## config.mk

```make
export PLATFORM = sky130hd
export DESIGN_NAME = squelch_ctrl
export DESIGN_NICKNAME = d
export VERILOG_FILES = /design/src/rtl/squelch_ctrl.sv
export SDC_FILE = /design/constraint.sdc
export NUM_CORES = 1
export LEC_CHECK = 0
export BUFFER_PORTS_ARGS = -buffer_cell sky130_fd_sc_hd__buf_2
export CORE_ASPECT_RATIO = 0.7
export CORE_MARGIN = 3
export CORE_UTILIZATION = 40
export CTS_BUF_LIST = sky130_fd_sc_hd__clkbuf_8
export DETAILED_ROUTE_END_ITERATION = 7
export PLACE_DENSITY = 0.72
export SLEW_MARGIN = 20
export SYNTH_ARGS = -nofsm -noshare
export SYNTH_HDL_FRONTEND = slang
export SYNTH_SLANG_ARGS = --single-unit
```

## constraint.sdc

```tcl
create_clock -name clk_in -period 3.4 [get_ports clk_in]
set_input_delay 0.34 -clock clk_in [delete_from_list [all_inputs] [get_ports clk_in]]
set_output_delay 0.34 -clock clk_in [all_outputs]
set_load 0.01 [all_outputs]
```

## src/rtl/squelch_ctrl.sv

```systemverilog
// RSSI squelch controller: windowed RSSI averaging with open/close hysteresis
// and debounce counters, gating the PWM audio stage.
//
// state   | meaning
// MUTED   | audio gated, waiting for a window average at/above thr_open
// ATTACK  | counting consecutive strong windows toward OPEN_CNT
// OPEN    | audio on, watching for a window average below thr_close
// RELEASE | audio on, counting consecutive weak windows toward CLOSE_CNT
module squelch_ctrl #(
  parameter int RSSI_WIDTH = 26,
  parameter int AVG_LOG2   = 2,
  parameter int OPEN_CNT   = 3,
  parameter int CLOSE_CNT  = 4
) (
  input  logic                  clk_in,
  input  logic                  rst,
  input  logic                  sample_valid,
  input  logic [RSSI_WIDTH-1:0] rssi_in,
  input  logic                  sq_enable,
  input  logic [RSSI_WIDTH-1:0] thr_open,
  input  logic [RSSI_WIDTH-1:0] thr_close,
  output logic                  pwm_enable,
  output logic [1:0]            sq_state,
  output logic [RSSI_WIDTH-1:0] rssi_avg,
  output logic                  avg_valid,
  output logic                  open_evt
);

  localparam int SUM_W  = RSSI_WIDTH + AVG_LOG2;
  localparam int SCNT_W = AVG_LOG2 + 1;
  localparam logic [SCNT_W-1:0] LAST_SAMPLE = SCNT_W'((1 << AVG_LOG2) - 1);
  localparam logic [3:0] OPEN_TC  = 4'(OPEN_CNT);
  localparam logic [3:0] CLOSE_TC = 4'(CLOSE_CNT);

  typedef enum logic [1:0] {
    MUTED   = 2'd0,
    ATTACK  = 2'd1,
    OPEN    = 2'd2,
    RELEASE = 2'd3
  } state_t;

  logic [SUM_W-1:0]      sum_q, sum_d, sum_acc;
  logic [SCNT_W-1:0]     scnt_q, scnt_d;
  logic [RSSI_WIDTH-1:0] rssi_avg_q, rssi_avg_d;
  logic                  avg_valid_q, avg_valid_d;
  state_t                state_q, state_d;
  logic [3:0]            cnt_q, cnt_d, cnt_inc;
  logic                  pwm_q, pwm_d;
  logic                  evt_q, evt_d;
  logic                  above_open, below_close;

  // The window closes on the edge capturing its last sample, so a strobe in
  // the avg_valid cycle already lands in a cleared accumulator.
  always_comb begin
    sum_acc     = sum_q + SUM_W'(rssi_in);
    sum_d       = sum_q;
    scnt_d      = scnt_q;
    rssi_avg_d  = rssi_avg_q;
    avg_valid_d = 1'b0;
    if (sample_valid) begin
      if (scnt_q == LAST_SAMPLE) begin
        sum_d       = '0;
        scnt_d      = '0;
        rssi_avg_d  = sum_acc[SUM_W-1:AVG_LOG2];
        avg_valid_d = 1'b1;
      end else begin
        sum_d  = sum_acc;
        scnt_d = scnt_q + SCNT_W'(1);
      end
    end
  end

  always_comb begin
    above_open  = (rssi_avg_q >= thr_open);
    below_close = (rssi_avg_q < thr_close);
    cnt_inc     = cnt_q + 4'd1;
    state_d     = state_q;
    cnt_d       = cnt_q;
    evt_d       = 1'b0;
    if (!sq_enable) begin
      state_d = MUTED;
      cnt_d   = '0;
    end else if (avg_valid_q) begin
      case (state_q)
        MUTED: begin
          if (above_open) begin
            state_d = ATTACK;
            cnt_d   = 4'd1;
          end
        end
        ATTACK: begin
          if (above_open) begin
            if (cnt_inc == OPEN_TC) begin
              state_d = OPEN;
              cnt_d   = '0;
              evt_d   = 1'b1;
            end else begin
              cnt_d = cnt_inc;
            end
          end else begin
            state_d = MUTED;
            cnt_d   = '0;
          end
        end
        OPEN: begin
          if (below_close) begin
            state_d = RELEASE;
            cnt_d   = 4'd1;
          end
        end
        RELEASE: begin
          if (below_close) begin
            if (cnt_inc == CLOSE_TC) begin
              state_d = MUTED;
              cnt_d   = '0;
            end else begin
              cnt_d = cnt_inc;
            end
          end else begin
            state_d = OPEN;
            cnt_d   = '0;
          end
        end
        default: begin
          state_d = MUTED;
          cnt_d   = '0;
        end
      endcase
    end
    pwm_d = !sq_enable || (state_d == OPEN) || (state_d == RELEASE);
  end

  always_ff @(posedge clk_in or posedge rst) begin
    if (rst) begin
      sum_q       <= '0;
      scnt_q      <= '0;
      rssi_avg_q  <= '0;
      avg_valid_q <= 1'b0;
      state_q     <= MUTED;
      cnt_q       <= '0;
      pwm_q       <= 1'b0;
      evt_q       <= 1'b0;
    end else begin
      sum_q       <= sum_d;
      scnt_q      <= scnt_d;
      rssi_avg_q  <= rssi_avg_d;
      avg_valid_q <= avg_valid_d;
      state_q     <= state_d;
      cnt_q       <= cnt_d;
      pwm_q       <= pwm_d;
      evt_q       <= evt_d;
    end
  end

  assign pwm_enable = pwm_q;
  assign sq_state   = state_q;
  assign rssi_avg   = rssi_avg_q;
  assign avg_valid  = avg_valid_q;
  assign open_evt   = evt_q;

endmodule

```

# Word level (Yosys, flattened, before mapping)
# Index checks and enable logic that the tools add are counted.
[word_totals]
regBits = 66
elab_cells = 57
[classes]
order_cmp = 2
n_eq_ne = 11
reduce_logical = 6
addsub = 3
mux = 27
[ops]
columns = ["operator", "count"]
rows = [
  ["4-bit 2-to-1 mux", 8],
  ["28-bit by 26-bit adder with 28-bit output", 1],
  ["28-bit 2-to-1 mux", 1],
  ["26-bit >= comparator", 1],
  ["26-bit less-than comparator", 1],
  ["2-bit 2-to-1 mux", 8],
  ["4-bit case mux with 4 select lines", 1],
  ["2-bit equality test (second input constant)", 4],
  ["2-bit case mux with 4 select lines", 1],
  ["1-bit 2-to-1 mux", 7],
  ["3-bit != test (second input constant)", 2],
  ["4-bit by 1-bit adder with 4-bit output (second input constant)", 1],
  ["4-bit by 2-bit equality test with 1-bit output (second input constant)", 1],
  ["4-bit by 3-bit equality test with 1-bit output (second input constant)", 1],
  ["3-bit by 1-bit adder with 3-bit output (second input constant)", 1],
  ["3-bit by 2-bit equality test with 1-bit output (second input constant)", 1],
  ["3-bit 2-to-1 mux", 1],
  ["3-bit AND reduction", 1],
  ["2-bit by 1-bit equality test with 1-bit output (second input constant)", 1],
  ["2-bit logical NOT", 1],
  ["1-bit logical OR", 2],
  ["2-bit by 1-bit != test with 1-bit output (second input constant)", 1],
  ["2-bit AND reduction", 1],
  ["1-bit logical NOT", 1],
]

# Longest topological paths before layout
[depth]
word_depth = 10
ltp_mapped = 11
mapped_depth_nobuf = 11

# Least setup slack after synthesis
# No wires, ideal clock.
[synth_timing]
kind = "input to register"
start = "in rssi_in[0]"
end = "reg sum_q[26]"
slack_ns = 0.876
t_arrival_ns = 2.406
setup_time_ns = 0.118
cell_stages = 11
required_ns = 3.282
cell_sequence = "ha_1 > inv_1 > fa_1 > nand2b_1 > a21oi_1 > o31a_1 > o21bai_1 > o31a_1 > o21ai_1 > o21ai_0 > a21o_1"
[synth_via]
elab_chain_len = 2
[synth_rtl]
columns = ["item", "line", "text"]
rows = [
  ["start: declaration", "18", "input logic [RSSI_WIDTH-1:0] rssi_in,"],
  ["28-bit by 26-bit adder with 28-bit output", "55", "sum_acc = sum_q + SUM_W'(rssi_in);"],
  ["28-bit 2-to-1 mux", "61", "if (scnt_q == LAST_SAMPLE) begin"],
  ["end signal: assignment", "144", "sum_q <= sum_d;"],
  ["end: declaration", "42", "logic [SUM_W-1:0] sum_q, sum_d, sum_acc;"],
]
# Every way passes these cells.
# A chain may end at the register's enable or synchronous reset.

# Final worst setup path
[layout_timing]
start = "reg sum_q[0]"
end = "reg sum_q[26]"
[layout_via]
elab_chain_len = 2
[layout_rtl]
columns = ["item", "line"]
rows = [
  ["28-bit by 26-bit adder with 28-bit output", "55"],
  ["28-bit 2-to-1 mux", "61"],
]
# Every way passes these cells.

==> metrics.txt <==
hold buffers post-CTS 0; most frequent CP cell o31a_1; I/O pins 113; detailed placement HPWL 10810 µm; Synth Instances 595; Rel. slew slack 43.70%; CTS Buffer Depth 2; Max-Cap Viols 0; # DRC 0; Async S/R FF share, synth 100.0%; synthesis warning total 0; clk slew on worst S/H paths 0.08 ns; Inserted Diodes 0; critical path class reg2reg; Tightest Pin Transition 0.8432 ns; f_max 0.3533 GHz; final net count 870; share of the synthesized area in the top cell type 32.63%; peak supply drop 291.4 µV; register area share after synthesis 32.63%; # rows 33; Slew Limit Fails 0; FF+latch count, synth 66; final wirelength 13380 µm; cell depth of the worst flop-to-flop path 11; RSZ-0062 raised after global routing false; die width 140.4 µm; crit path cell chain ha_1, inv_1, fa_1, nand2b_1, a21oi_1, o31a_1, o21bai_1, o31a_1, o21ai_1, o21ai_0, a21o_1; slowest CP cell o31a_1; 1st-iter DRT viols 338; Syn Nets 758; Port Buffers 112; drt pass-1 iters 5; fin crit share 83.25%; Post-synth EDFFs 0; Initial Utilization 42.12%; CP Launch Type flip-flop; Main synth FF type dfrtp_1; grt ovf 0; synth unique cells 54; first-pass GRT wire length 21600 µm; PwrDens 816.4 mW/mm²; post-CTS sizing 0; # H-tree levels 3; Syn Std Cell Area 0.005061 mm²; DR WL/cell 15.39 µm; dpl ws 0.5379 ns; DIE AREA 0.01406 mm²; Final Hold Fails 0; CP Max Fanout 5; crit end category flip-flop; Worst Path Arrival 3.08 ns; area grow syn2layout 19.06%; number of antenna violations at the first check in global routing 0; post-route non-filler standard cell count 869; Final Wtd Congestion 0.8872; Worst EP required 3.65 ns; delay of the slowest critical-path stage 0.40 ns; Leakage 3.211 nW; Inst Count DP 853; outcome completed; pin count of the biggest net entering global routing 54; CTS tree built; worst hold path type in2async; utilization after layout 50.15%; Clock Sinks 66; Final Skew 0.01126 ns; gr usage total 19.13%; Synth area leaders dfrtp_1 (33%), ha_1 (20%), inv_1 (6.9%); ANT nets after route 0; Setup violations, final 0; Final WS setup 0.5694 ns; share of layout cells above drive strength 1 19.80%; total core area 0.01202 mm²; post-CTS setup buffers 0; Mean Syn Cell Area 8.506 µm²; Skew-Pair Late Insertion Delay 0.36 ns; vias per std cell 5.308; CTS buffer count 9; fin area 0.006026 mm²; DR vias 4613; vias in the first global route 4459; Cell Area, Placed 0.005793 mm²; most frequent cells in the layout buf_2 (112), inv_1 (92), ha_1 (80), dfrtp_1 (66), nand2_1 (59); root buffer cell clkbuf_8; setup_tns 0 ns; die height 100.1 µm; post-layout min period 2.831 ns; post-synth top area cell dfrtp_1; most frequent standard cell in the layout excluding fill and tap cells buf_2
==> worst paths after layout <==
kind	start	end	slack, ns
worst max-delay path	sum_q[0]	sum_q[26]	0.57
worst min-delay path	rst	pwm_enable	0.15
worst max register to register	sum_q[0]	sum_q[26]	0.57
worst min register to register	scnt_q[0]	scnt_q[0]	0.49
max in group asynchronous	rst	sum_q[20]	2.49
min in group clk_in	sq_enable	sq_state[1]	0.23
==> final cells by class <==
class / instances / area [µm²]
tap: 157 / 196.4
fill: 1107 / 5989
sequential: 66 / 1652
clock buffer: 10 / 137.6
timing repair buffer: 116 / 590.6
multi-input combinational: 421 / 3005
inverter: 93 / 349.1
clock inverter: 6 / 95.09
==> routing by layer <==
metal  vias to the layer above  part of all wire [%]  wire [µm]  GRT usage [%]
met2                       171                    43       5714          28.68
met3                        18                   7.2        961          4.476
met4                         0                   1.2        161          4.393
met1                      2111                    49       6540          28.13
met5                         -                     0          0              0
li1                       2313                     -          -              -
==> cells by family (layout without fill, tap and decap cells) <==
family | count (synthesis) | count (layout) | synth area share (%)
fa+ha+maj | 81 | 81 | 20.17
buf+inv | 108 | 225 | 8.059
compound gates | 183 | 183 | 22.10
simple gates | 128 | 128 | 11.94
mux | 2 | 2 | 0.4203
xor+xnor | 27 | 27 | 4.672
flops | 66 | 66 | 32.63
==> state kept, by name (all words and copies together) (netlist names) <==
register	count
cnt_q	4
rssi_avg	26
pwm_enable	1
sum_q	28
open_evt	1
avg_valid	1
sq_state	2
scnt_q	3
==> worst max-delay path: cells and delay by family, from the launching register on <==
family                   cells  cell delay, ns
AO/OA/AOI/OAI                7            1.55
adder cells (fa/ha/maj)      2            0.58
buffers and inverters        1            0.06
flip-flops                   1            0.35
AND/OR/NAND/NOR              1            0.18
==> cells in the mapped netlist (all sizes together) (3+ instances only) <==
master and count:
a21o 10, nor3 7, nor4 3, o211ai 3, nand4 10, xor2 14
o21bai 5, o22ai 27, clkbuf 13, nor2 18, or2 5, dfrtp 66
nand3 8, o21ai 60, ha 80, xnor2 13, o21a 3, nand2 59
inv 93, nand2b 8, nor3b 3, a21oi 47, a211oi 5
==> through the flow <==
stage          total power [mW]  hold WS [ns]
2_1_floorplan             3.299        0.4573
3_3_place_gp              3.996        0.4660
6_report                  4.920        0.1481
3_5_place_dp              4.112        0.4810
4_1_cts                   4.913        0.1714
5_1_grt                   5.352        0.2116
==> where the power goes <==
group          internal [mW]  total, mW  switching, mW
sequential              1.10       1.43          0.329
combinational           1.14       2.71           1.57
clock                  0.442      0.782          0.340
Note: power is estimated with default switching activity, not from simulation.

====================

• _WHAT THE TASK REQUIRES_
Reproduce only what lies between the start of the listing above and the end of the line containing "## constraint.sdc", keeping every line exact.

• _COMPLETED EXERCISE_
## config.mk

```make
export PLATFORM = sky130hd
export DESIGN_NAME = squelch_ctrl
export DESIGN_NICKNAME = d
export VERILOG_FILES = /design/src/rtl/squelch_ctrl.sv
export SDC_FILE = /design/constraint.sdc
export NUM_CORES = 1
export LEC_CHECK = 0
export BUFFER_PORTS_ARGS = -buffer_cell sky130_fd_sc_hd__buf_2
export CORE_ASPECT_RATIO = 0.7
export CORE_MARGIN = 3
export CORE_UTILIZATION = 40
export CTS_BUF_LIST = sky130_fd_sc_hd__clkbuf_8
export DETAILED_ROUTE_END_ITERATION = 7
export PLACE_DENSITY = 0.72
export SLEW_MARGIN = 20
export SYNTH_ARGS = -nofsm -noshare
export SYNTH_HDL_FRONTEND = slang
export SYNTH_SLANG_ARGS = --single-unit
```

## constraint.sdc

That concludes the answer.